One psychologist for every 69, 000 pupils

A report by the South African Democratic Teachers Union paints a bleak picture of psychological and trauma counselling services at public schools.
A report by the South African Democratic Teachers Union paints a bleak picture of psychological and trauma counselling services at public schools.
Image: ANTONIO MUCHAVE

Teachers have bemoaned the shortage of professionals to provide psychological and trauma counselling at public schools.

This emerged during the first day of the three-day conference of the South African Democratic Teachers Union (Sadtu), the biggest teacher union in the country, at Nasrec, south of Joburg
yesterday.

The union said the shortages come at a time when they were much-needed due to the prevalence of violent incidents at schools across the country.

A report presented by Sadtu secretary Mugwena Maluleke painted a bleak picture of
fewer professionals appointed by the department to provide psychological and trauma counselling services.

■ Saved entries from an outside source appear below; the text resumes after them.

`config.mk`:
```
export PLATFORM = sky130hd
export DESIGN_NAME = otps_burn_verify
export DESIGN_NICKNAME = d
export VERILOG_FILES = /design/src/hdl/otps_pkg.sv /design/src/hdl/otps_burn_verify.sv
export SDC_FILE = /design/constraint.sdc
export NUM_CORES = 1
export LEC_CHECK = 0
export BUFFER_PORTS_ARGS = -buffer_cell sky130_fd_sc_hd__buf_2
export CELL_PAD_IN_SITES_DETAIL_PLACEMENT = 2
export CELL_PAD_IN_SITES_GLOBAL_PLACEMENT = 2
export CORE_MARGIN = 3
export CORE_UTILIZATION = 39
export DETAILED_ROUTE_END_ITERATION = 12
export PLACE_DENSITY = 0.79
export RECOVER_POWER = 50
export SETUP_SLACK_MARGIN = 0.5
export SLEW_MARGIN = 20
export SYNTH_ARGS = -nofsm -noshare
export SYNTH_HDL_FRONTEND = slang
export SYNTH_SLANG_ARGS = --single-unit
```
`constraint.sdc`:
```
create_clock -name mclk -period 3.6 [get_ports mclk]
set_input_delay 0.18 -clock mclk [delete_from_list [all_inputs] [get_ports mclk]]
set_output_delay 0.18 -clock mclk [all_outputs]
set_load 0.05 [all_outputs]
```
`src/hdl/otps_pkg.sv`:
```
package otps_pkg;
	// Register indices; byte address is four times the index
	localparam logic [9:0] IDX_CFG_FIRST  = 10'h000;
	localparam logic [9:0] IDX_SIG_FIRST  = 10'h002;
	localparam logic [9:0] IDX_SIG_LAST   = 10'h01d;
	localparam logic [9:0] IDX_SIGNATURE  = 10'h01e;
	localparam logic [9:0] IDX_ANGLE      = 10'h020;
	localparam logic [9:0] IDX_CORE_CTRL  = 10'h023;
	localparam logic [9:0] IDX_IRQ_STATUS = 10'h040;
	localparam logic [9:0] IDX_IRQ_MASK   = 10'h041;
	localparam logic [9:0] IDX_MODE       = 10'h042;
	localparam logic [9:0] IDX_KEY_FIRST  = 10'h062;
	localparam logic [9:0] IDX_KEY_SECOND = 10'h063;
	localparam int         CFG_BYTES      = 31;
	localparam int         SIG_BYTES      = 28;

	// Field positions inside the configuration bytes
	localparam logic [9:0] IDX_LOCK       = 10'h01d;
	localparam int         BIT_LOCK       = 7;
	localparam logic [9:0] IDX_FBAND      = 10'h01c;
	localparam int         BIT_FBAND      = 0;

	// Command values
	localparam logic [7:0] CORE_DSP_RST   = 8'h20;
	localparam logic [7:0] CORE_GUARD     = 8'h40;
	localparam logic [7:0] CORE_NORMAL    = 8'h00;
	localparam logic [7:0] KEY_FIRST_VAL  = 8'h70;
	localparam logic [7:0] KEY_SECOND_VAL = 8'h51;
	localparam logic [7:0] MISR_POLY      = 8'h1d;
	localparam logic [7:0] MISR_SEED      = 8'h00;

	// Reset values
	localparam logic [7:0] CFG_RESET      = 8'h00;
	localparam logic [2:0] EVT_RESET      = 3'h0;

	// Timing
	localparam int         CLK_MHZ        = 50;
	localparam int         BURN_TIME_US   = 10000;
	localparam int         REFRESH_TIME_US = 5000;
	localparam int         BURN_CYCLES    = BURN_TIME_US * CLK_MHZ;
	localparam int         REFRESH_CYCLES = REFRESH_TIME_US * CLK_MHZ;
	localparam int         CNT_W          = 20;

	typedef enum logic [2:0] {ST_LOAD, ST_CHECK, ST_COMM, ST_FUNC, ST_FAIL, ST_BURN, ST_REFRESH} otps_state_t;

	// Interrupt events, one bit each, same layout in status and mask
	typedef struct packed {
		logic sigFail;
		logic refreshDone;
		logic burnDone;
	} otps_evt_t;
endpackage

```
`src/hdl/otps_burn_verify.sv`:
```
// Operation
// - Signature covers bytes 0x02..0x1D ascending
// - MISR: shift, XOR byte, XOR 29 on carry
// - Unlocked part boots into communication mode
// - Core 0x20 write restarts angle measurement
// - Measured angle register shows current angle
// - Signature byte lives at index 0x1E
// - Burn only after 0x70 then 0x51
// - Burn completes in programming time window
// - Core 0x40 guard threshold, 0x00 normal
// - Threshold change reloads shadow after refresh time
// - Locked part boots into functional mode
// - Signature mismatch holds output hi-z until reset
// - Config bit selects lower or upper band
`timescale 1ns/10ps
`default_nettype none
module otps_burn_verify
	import otps_pkg::*;
#(
	parameter int BURN_CYC    = BURN_CYCLES,
	parameter int REFRESH_CYC = REFRESH_CYCLES
)(
	input  wire logic        mclk,
	input  wire logic        nrst,
	input  wire logic        nPor,
	input  wire logic        psel,
	input  wire logic        penable,
	input  wire logic        pwrite,
	input  wire logic [11:0] paddr,
	input  wire logic [31:0] pwdata,
	output logic      [31:0] prdata,
	output logic             pready,
	output logic             pslverr,
	input  wire logic [13:0] angleIn,
	output logic             dspReset,
	output logic             guardBand,
	output logic             commMode,
	output logic             funcMode,
	output logic             outDriveEn,
	output logic             failBandHigh,
	output logic             irq
);

	localparam logic [CNT_W-1:0] BURN_LAST = CNT_W'(BURN_CYC - 1);
	localparam logic [CNT_W-1:0] REFR_LAST = CNT_W'(REFRESH_CYC - 1);
	localparam logic [CNT_W-1:0] BURN_LEN  = CNT_W'(BURN_CYC);
	localparam int               SIG_SPAN  = SIG_BYTES - 1;

	// One signature step: shift, fold in the byte, fold the carry
	function automatic logic [7:0] misr_step(input logic [7:0] s, input logic [7:0] d);
		misr_step = {s[6:0], 1'b0} ^ d ^ (s[7] ? MISR_POLY : 8'h00);
	endfunction

	// Word index of an aligned address; misaligned maps to an unused index
	function automatic logic [9:0] reg_index(input logic [11:0] a);
		reg_index = (a[1:0] == 2'h0) ? a[11:2] : 10'h3ff;
	endfunction

	otps_state_t             state_reg, state_next;
	logic [CNT_W-1:0]        cnt_reg, cnt_next;
	logic [4:0]              ckIdx_reg, ckIdx_next;
	logic [7:0]              sig_reg, sig_next;
	logic [CFG_BYTES-1:0][7:0] shadow_reg, shadow_next;
	logic [CFG_BYTES-1:0][7:0] fuse_reg, fuse_next;
	logic [7:0]              core_reg, core_next;
	logic                    armed_reg, armed_next;
	logic                    guard_reg, guard_next;
	logic                    dsp_reg, dsp_next;
	logic [13:0]             angle_reg, angle_next;
	otps_evt_t               status_reg, status_next;
	otps_evt_t               mask_reg, mask_next;
	otps_evt_t               evt;
	logic [31:0]             rdata_reg, rdata_next;
	logic                    err_reg, err_next;
	logic [CNT_W-1:0]        burnAge_reg, burnAge_next;
	logic                    porMeta_reg;
	logic                    porSync_reg;

	logic       setup;
	logic       wrAcc;
	logic [9:0] wIdx;
	logic [9:0] sIdx;
	logic       inComm;
	logic       locked;

	// Zero-wait slave: data is prepared in setup, answered in access
	assign setup  = psel & ~penable;
	assign wrAcc  = psel & penable & pwrite;
	assign wIdx   = reg_index(paddr);
	assign sIdx   = reg_index(paddr);
	assign inComm = (state_reg == ST_COMM);
	assign locked = shadow_reg[IDX_LOCK[4:0]][BIT_LOCK];

	// Control sequencer: boot load, signature check, modes, burn, refresh
	always_comb begin
		state_next  = state_reg;
		cnt_next    = cnt_reg;
		ckIdx_next  = ckIdx_reg;
		sig_next    = sig_reg;
		shadow_next = shadow_reg;
		fuse_next   = fuse_reg;
		core_next   = core_reg;
		armed_next  = armed_reg;
		guard_next  = guard_reg;
		dsp_next    = 1'b0;
		evt         = EVT_RESET;
		case (state_reg)
			ST_LOAD: begin
				shadow_next = fuse_reg;
				ckIdx_next  = IDX_SIG_FIRST[4:0];
				sig_next    = MISR_SEED;
				state_next  = ST_CHECK;
			end
			ST_CHECK: begin
				sig_next   = misr_step(sig_reg, shadow_reg[ckIdx_reg]);
				ckIdx_next = ckIdx_reg + 5'h01;
				if (ckIdx_reg == IDX_SIG_LAST[4:0]) begin
					if (!locked) begin
						state_next = ST_COMM;
					end else if (sig_next == shadow_reg[IDX_SIGNATURE[4:0]]) begin
						state_next = ST_FUNC;
					end else begin
						state_next  = ST_FAIL;
						evt.sigFail = 1'b1;
					end
				end
			end
			ST_COMM: begin
				if (wrAcc) begin
					armed_next = 1'b0;
					if (wIdx <= IDX_SIGNATURE) begin
						shadow_next[wIdx[4:0]] = pwdata[7:0];
					end else if (wIdx == IDX_CORE_CTRL) begin
						core_next = pwdata[7:0];
						if (pwdata[7:0] == CORE_DSP_RST) begin
							dsp_next = 1'b1;
						end
						if (pwdata[7:0] == CORE_GUARD || pwdata[7:0] == CORE_NORMAL) begin
							guard_next = (pwdata[7:0] == CORE_GUARD);
							if ((pwdata[7:0] == CORE_GUARD) != guard_reg) begin
								cnt_next   = '0;
								state_next = ST_REFRESH;
							end
						end
					end else if (wIdx == IDX_KEY_FIRST) begin
						armed_next = (pwdata[7:0] == KEY_FIRST_VAL);
					end else if (wIdx == IDX_KEY_SECOND && armed_reg && pwdata[7:0] == KEY_SECOND_VAL) begin
						cnt_next   = '0;
						state_next = ST_BURN;
					end
				end
			end
			ST_BURN: begin
				// Fuses only ever go from 0 to 1, so the image is OR-ed in
				cnt_next = cnt_reg + 1'b1;
				if (cnt_reg == BURN_LAST) begin
					fuse_next    = fuse_reg | shadow_reg;
					evt.burnDone = 1'b1;
					state_next   = ST_COMM;
				end
			end
			ST_REFRESH: begin
				cnt_next = cnt_reg + 1'b1;
				if (cnt_reg == REFR_LAST) begin
					shadow_next     = fuse_reg;
					evt.refreshDone = 1'b1;
					state_next      = ST_COMM;
				end
			end
			ST_FUNC: begin
				state_next = ST_FUNC;
			end
			ST_FAIL: begin
				state_next = ST_FAIL;
			end
			default: begin
				state_next = ST_LOAD;
			end
		endcase
		// The fuse array survives a device reset; only power-on clears it
		if (!porSync_reg) begin
			fuse_next = '0;
		end
	end

	always_ff @(posedge mclk) begin
		fuse_reg <= fuse_next;
		if (!nrst) begin
			state_reg  <= ST_LOAD;
			cnt_reg    <= '0;
			ckIdx_reg  <= 5'h00;
			sig_reg    <= MISR_SEED;
			shadow_reg <= '0;
			core_reg   <= CFG_RESET;
			armed_reg  <= 1'b0;
			guard_reg  <= 1'b0;
			dsp_reg    <= 1'b0;
		end else begin
			state_reg  <= state_next;
			cnt_reg    <= cnt_next;
			ckIdx_reg  <= ckIdx_next;
			sig_reg    <= sig_next;
			shadow_reg <= shadow_next;
			core_reg   <= core_next;
			armed_reg  <= armed_next;
			guard_reg  <= guard_next;
			dsp_reg    <= dsp_next;
		end
	end

	// Power-on clear comes from a pin; retimed, and not reset so nrst spares the fuses
	always_ff @(posedge mclk) begin
		porMeta_reg <= nPor;
		porSync_reg <= porMeta_reg;
	end

	// Burn length gauge kept apart from the sequencer's own counter
	always_comb begin
		burnAge_next = (state_reg == ST_BURN) ? burnAge_reg + 1'b1 : '0;
	end

	always_ff @(posedge mclk) begin
		if (!nrst) begin
			burnAge_reg <= '0;
		end else begin
			burnAge_reg <= burnAge_next;
		end
	end

	// Angle tracking; a core restart drops the old value so a fresh one is seen
	always_comb begin
		angle_next = dsp_reg ? 14'h0000 : angleIn;
	end

	always_ff @(posedge mclk) begin
		if (!nrst) begin
			angle_reg <= 14'h0000;
		end else begin
			angle_reg <= angle_next;
		end
	end

	// Interrupt status and mask; a new event wins over a same-cycle clear
	always_comb begin
		status_next = status_reg;
		mask_next   = mask_reg;
		if (wrAcc && wIdx == IDX_IRQ_STATUS) begin
			status_next = status_reg & ~otps_evt_t'(pwdata[2:0]);
		end
		if (wrAcc && wIdx == IDX_IRQ_MASK) begin
			mask_next = otps_evt_t'(pwdata[2:0]);
		end
		status_next = status_next | evt;
	end

	always_ff @(posedge mclk) begin
		if (!nrst) begin
			status_reg <= EVT_RESET;
			mask_reg   <= EVT_RESET;
		end else begin
			status_reg <= status_next;
			mask_reg   <= mask_next;
		end
	end

	// Read data and error are latched in setup so they come from flops
	always_comb begin
		rdata_next = rdata_reg;
		err_next   = err_reg;
		if (setup) begin
			rdata_next = 32'h00000000;
			err_next   = 1'b0;
			if (sIdx <= IDX_SIGNATURE) begin
				rdata_next = {24'h000000, shadow_reg[sIdx[4:0]]};
				err_next   = pwrite & ~inComm;
			end else if (sIdx == IDX_ANGLE) begin
				rdata_next = {18'h00000, angle_reg};
				err_next   = pwrite;
			end else if (sIdx == IDX_CORE_CTRL) begin
				rdata_next = {24'h000000, core_reg};
				err_next   = pwrite & ~inComm;
			end else if (sIdx == IDX_KEY_FIRST || sIdx == IDX_KEY_SECOND) begin
				err_next   = ~pwrite | ~inComm;
			end else if (sIdx == IDX_IRQ_STATUS) begin
				rdata_next = {29'h00000000, status_reg};
			end else if (sIdx == IDX_IRQ_MASK) begin
				rdata_next = {29'h00000000, mask_reg};
			end else if (sIdx == IDX_MODE) begin
				rdata_next = {29'h00000000, state_reg};
			end else begin
				err_next = 1'b1;
			end
		end
	end

	always_ff @(posedge mclk) begin
		if (!nrst) begin
			rdata_reg <= 32'h00000000;
			err_reg   <= 1'b0;
		end else begin
			rdata_reg <= rdata_next;
			err_reg   <= err_next;
		end
	end

	// Output stage; failure parks the driver in hi-z
	assign prdata       = rdata_reg;
	assign pready       = psel & penable;
	assign pslverr      = psel & penable & err_reg;
	assign dspReset     = dsp_reg;
	assign guardBand    = guard_reg;
	assign commMode     = inComm;
	assign funcMode     = (state_reg == ST_FUNC);
	assign outDriveEn   = (state_reg == ST_FUNC);
	assign failBandHigh = shadow_reg[IDX_FBAND[4:0]][BIT_FBAND];
	assign irq          = |(status_reg & mask_reg);
endmodule
`default_nettype wire

```
Yosys cells after proc, flatten, opt, wreduce, memory -nomap -nowiden --
Index checks and enable logic that the tools add are counted.
Storage, ports and cells: flip-flop bits (word level) 598, latch bits 0, memory bits (writable) 0, ROM bits 0, output and inout port bits 41, memories kept 0
Operators by class: add/subtract/negate cells 2, $mul 0, divide/modulo/power cells 0, $lt $le $gt $ge 4, equal/unequal tests 32, shifts and indexed selects 0, mux-type cells 63, bitwise gates (word level) 20, reduce and logical (&&, ||, !) cells 24
Operators by type and width (number):
- $mux 248 | 3
- $pmux 248 s3 | 1
- $bwmux 248 | 1
- $or 248x248->248 | 1
- $mux 20 | 7
- $bmux 8 s5 | 2
- $mux 3 | 17
- $eq 10x7->1 const B | 5
- $demux 8 s5 | 1
- $pmux 20 s2 | 1
- $mux 8 | 4
- $mux 14 | 2
- $eq 8x7->1 const B | 3
- $pmux 3 s7 | 1
- $add 20x1->20 const B | 1
- $eq 10x6->1 const B | 2
- $eq 20x18->1 const B | 1
- $eq 20x19->1 const B | 1
- $mux 1 | 19
- $pmux 8 s2 | 1
- $lt 5x6->1 const B | 2
- $le 10x5->1 const B | 1
- $mux 10 | 1
- $ne 2x2->1 const B | 5
- other kinds (37) | 62

Depth between registers and ports, before layout --
Gate-level depths: netlist of the first run.
word-level depth 11, gate-level depth with buffers 12, gate-level depth less buffers 9

Worst setup path after synthesis of the first run --
Ideal clock, no wire load.
path type register to register, start reg ckIdx_reg[0], end reg state_reg[2], library setup time 0.122 ns, arrival 2.537 ns, required time 3.478 ns, path slack 0.941 ns, stages on the path, launching flop included 12, buffers on the path 4, cell sequence dfxtp_1 -> buf_2 -> buf_4 -> buf_2 -> buf_2 -> mux4_2 -> xnor2_1 -> nand2_1 -> a41oi_1 -> nor4_2 -> nand4_1 -> o311a_1
Between the ends: word-level cells in the longest chain between the ends 9
RTL lines:
- from (decl) | RTL line otps_burn_verify.sv:61 | logic [4:0] ckIdx_reg, ckIdx_next;
- from (signal assigned) | RTL line otps_burn_verify.sv:201 | ckIdx_reg <= ckIdx_next;
- $bmux 8 s5 | RTL line otps_burn_verify.sv:115 | sig_next = misr_step(sig_reg, shadow_reg[ckIdx_reg]);
- $mux 8 (not written as such) | RTL line otps_burn_verify.sv:115
- $xor 8x8->8 | RTL line otps_burn_verify.sv:51 | misr_step = {s[6:0], 1'b0} ^ d ^ (s[7] ? MISR_POLY : 8'h00);
- $xor 8x5->8 | RTL line otps_burn_verify.sv:51
- $eq 8x8->1 | RTL line otps_burn_verify.sv:120 | end else if (sig_next == shadow_reg[IDX_SIGNATURE[4:0]]) begin
- $mux 3 | RTL line otps_burn_verify.sv:120
- $mux 3 | RTL line otps_burn_verify.sv:118 | if (!locked) begin
- $mux 3 | RTL line otps_burn_verify.sv:117 | if (ckIdx_reg == IDX_SIG_LAST[4:0]) begin
- $pmux 3 s7 | RTL line otps_burn_verify.sv:107 | case (state_reg)
- to (signal assigned) | RTL line otps_burn_verify.sv:199 | state_reg <= state_next;
- to (decl) | RTL line otps_burn_verify.sv:59 | otps_state_t state_reg, state_next;
Parallel ways exist; a longest one is shown, timed or not. The select of a mux whose other input is x is not followed. A chain may end at the register's enable or synchronous reset.

Worst setup path after layout of the first run --
start in paddr[2], end reg shadow_reg[198] (netlist name)
Between the ends: word-level cells in the longest chain between the ends 9
RTL lines:
- from (decl) | RTL line otps_burn_verify.sv:29 | input wire logic [11:0] paddr,
- $mux 10 (*) | RTL line otps_burn_verify.sv:56 | reg_index = (a[1:0] == 2'h0) ? a[11:2] : 10'h3ff;
- $lt 5x6->1 (not written as such) / $ge 5x1->1 (equally long branches) | RTL line otps_burn_verify.sv:132 | shadow_next[wIdx[4:0]] = pwdata[7:0];
- $logic_and 1x1->1 (not written as such) | RTL line otps_burn_verify.sv:132
- $mux 8 (not written as such) | RTL line otps_burn_verify.sv:132
- $demux 8 s5 | RTL line otps_burn_verify.sv:132
- $bwmux 248 | RTL line otps_burn_verify.sv:132
- $mux 248 | RTL line otps_burn_verify.sv:131 | if (wIdx <= IDX_SIGNATURE) begin
- $mux 248 | RTL line otps_burn_verify.sv:129 | if (wrAcc) begin
- $pmux 248 s3 | RTL line otps_burn_verify.sv:107
- to (signal assigned) | RTL line otps_burn_verify.sv:203 | shadow_reg <= shadow_next;
- to (decl) | RTL line otps_burn_verify.sv:63 | logic [CFG_BYTES-1:0][7:0] shadow_reg, shadow_next;
Mark *: on every way between the ends. The rest lies on a longest branch, timed or not. The select of a mux whose other input is x is not followed.

==> results.sh, run 1 <==
export IMPL_status="finished with violations"
export IMPL_violations="max-capacitance violations, max-slew violations"
export IMPL_placed_cell_area_sq_mm=0.0292
export IMPL_cp_startpoint="paddr[2]"
export IMPL_routedWlPerCell_microns=31.0
export IMPL_cts_tree="yes"
export IMPL_arrival_ns=3.83
export IMPL_clock_sinks=580
export IMPL_layout_drive_gt1_share=0.199
export IMPL_grt_max_degree=148
export IMPL_hpwl_mm=80.9
export IMPL_tightest_slew_ns=2.05
export IMPL_synthMuxAreaShare=0.0681
export IMPL_r2r_end="shadow_reg[132]$_SDFFE_PN0P_"
export IMPL_dieArea_sq_mm=0.0740
export IMPL_finalSetupViolCount=0
export IMPL_portBuffers=62
export IMPL_nets=3171
export IMPL_yosys_area_share_simple=0.180
export IMPL_ys_seq_area_frac=0.421
export IMPL_clk_pin_slew_ns=0.07
export IMPL_max_slew_margin=-0.365
export IMPL_synthCells=3072
export IMPL_synth_edff_count=0
export IMPL_end_kind="flop"
export IMPL_start_util=0.398
export IMPL_vias=26600
export IMPL_synth_xor_area_frac=0.0150
export IMPL_ioPinCount=105
export IMPL_ys_types=85
export IMPL_worstSetupEndpoint="shadow_reg[198]$_SDFFE_PN0P_"
export IMPL_die_w_microns=272
export IMPL_cp_max_fo=12
export IMPL_synth_area_sq_mm=0.0276
export IMPL_dr_pass1_iters=6
export IMPL_layout_setup_ws_ns=0.323
export IMPL_irDropWorstVdd_mv=0.681
export IMPL_clock_latency_ns=0.64
export IMPL_drt_iter0_drc=2553
export IMPL_timing_rr_start="cnt_reg[0]$_SDFFE_PN0P_"
export IMPL_antenna_found_initial=7
export IMPL_min_path_cells=4
export IMPL_p_total_mw=25.8
export IMPL_final_max_slew_viol_count=80
export IMPL_grt_overflow=0
export IMPL_yosys_area_share_adder=0.00136
export IMPL_fin_skew_ns=0.0250
export IMPL_synth_compound_area_frac=0.267
export IMPL_rsz0062_at_grt="yes"
export IMPL_post_route_period_util=0.910
export IMPL_stdcell_count=4094
export IMPL_grt_usage=0.333
export IMPL_start_kind="primary input"
export IMPL_drv_cap=1
export IMPL_drc_errors=0
export IMPL_hold_path_class="primary input to flop"
export IMPL_std_cell_rows=96
export IMPL_clk_path_buf_depth=3
export IMPL_syn_avg_cell_area_sq_um=8.99
export IMPL_post_place_cells=3931
export IMPL_synth_seq_cells=580
export IMPL_regToRegSetupSlack_ns=0.39
export IMPL_post_place_ws_ns=0.307
export IMPL_die_h_microns=272
export IMPL_p_leak_nw=11.7
export IMPL_synth_ff_type="dfxtp_1"
export IMPL_fin_crit_ns=3.28
export IMPL_ant_nets=0
export IMPL_h_tree_depth=3
export IMPL_largest_register_ffs=248
export IMPL_cts_root_buf="clkbuf_16"
export IMPL_fin_area_sq_mm=0.0319
export IMPL_area_delta_synth_final_pct=15.5
export IMPL_worstPathRequired_ns=4.15
export IMPL_async_flop_share=0
export IMPL_cts_buffers_inserted=67
export IMPL_power_density_mw_per_mm2=808
export IMPL_max_freq_ghz=0.305
export IMPL_synth_top_family_by_area="compound AO/OA/AOI/OAI gates"
export IMPL_coreArea_sq_mm=0.0693
export IMPL_globalplace_congestion=0.977
export IMPL_first_global_vias=28400
export IMPL_r2r_cells=10
export IMPL_synth_warning_count=0
export IMPL_critPathKind="primary input to flop"
export IMPL_wirelength_mm=127
export IMPL_finalHoldViolations=0
export IMPL_grt_pass1_wl_mm=188
export IMPL_fin_tns_setup_ns=0
export IMPL_avgViaCountPerCell=6.49
-- critical path, stage by stage --
cell      delay (ns)
clkbuf_2        0.31
nor2_1          0.71
clkbuf_1        0.47
nand2_1         0.17
clkbuf_2        0.44
nor2_1          0.68
nor2_1          0.09
nor2_1          0.46
o221a_1         0.29
-- synth_stat cells (all sizes together) (5+ instances only) --
library cell | instances | area share
o22a | 5 | 0.0016
a22oi | 62 | 0.017
nor2b | 262 | 0.059
dfxtp | 580 | 0.42
nand2 | 105 | 0.014
or4 | 5 | 0.0014
nand4 | 13 | 0.0029
o22ai | 29 | 0.0066
or3 | 10 | 0.0024
a221oi | 7 | 0.0022
a21oi | 551 | 0.10
o21ai | 45 | 0.0082
xor2 | 20 | 0.0063
mux2 | 13 | 0.0053
a211oi | 6 | 0.0021
and2 | 21 | 0.0048
a31oi | 9 | 0.0020
nand2b | 11 | 0.0025
clkbuf | 200 | 0.027
mux4 | 33 | 0.027
o221a | 250 | 0.10
o221ai | 6 | 0.0019
nor2 | 442 | 0.071
nand3 | 34 | 0.0062
and3 | 9 | 0.0020
nor3 | 18 | 0.0034
mux2i | 99 | 0.036
buf | 85 | 0.019
or2 | 6 | 0.0014
nor4 | 11 | 0.0027
a22o | 12 | 0.0038
a222oi | 21 | 0.0076
inv | 12 | 0.0016
xnor2 | 17 | 0.0054
-- per-stage QoR --
stage                     hold slack, ns   util
final                              0.115  0.460
after global routing               0.130  0.460
after CTS                         0.0469  0.461
after detailed placement           0.288  0.421
after global placement             0.285  0.421
after floorplan                    0.208      -
-- power by group --
| group | total (mW) | internal, mW | switching [mW] |
|---|---|---|---|
| combinational | 9.93 | 3.89 | 6.04 |
| sequential | 8.61 | 7.26 | 1.35 |
| clock | 7.22 | 4.27 | 2.95 |
| total | 25.8 | 15.4 | 10.3 |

"There is not more than 1,700 psychosocial services personnel employed by the department of basic education. This means that we have one therapist for every 10,500 learners and one education psychologist responsible for 69,000 learners and one counsellor for 324,000 learners," said Maluleke.

The report also said that the statistics proved "beyond reasonable doubt that perhaps as a country, we expect the unreasonable from educators".

According to the report SA is one of the worst countries to live in for women and children due to gender-based violence.

"We are a broken society, partly informed by our violent apartheid past that expects teachers to transform our society for the better without the necessary support.

"Gender-based violence has taken away the dignity of women and children," said Maluleke.

He said Sadtu will soon be tabling "a firm proposal for a different approach to curriculum design and development" that would integrate gender-based violence.

"We will be proposing a model that was tested with 28 European countries. The model is based on the assumption that domestic and gender violence are rooted in a deeply grounded culture and that perpetuates the subjugation of women and girls as well as ethnic minorities and handicapped people," he said.

President Cyril Ramaphosa, who delivered the keynote address, said educators were best-placed to see if a child is under stress or abused in some way or another.

"We all know that education can open doors to a better quality of life. Too many teachers are overburdened and under resourced, and it is the
duty of the government to make conditions better for teachers and to make schools safer," said Ramaphosa.

The union lambasted teachers who rape or have sexual relationships with pupils.

"We encourage a strong partnership between the South African Council for
Educators, education labour relations council and the union to deal with abuse. Any teacher who commits rape or have sexual relationships with a learner must be dealt with in terms of the law. Sex pests, once proven in the court of law, must be sanctioned," said Sadtu president Magope Maphila.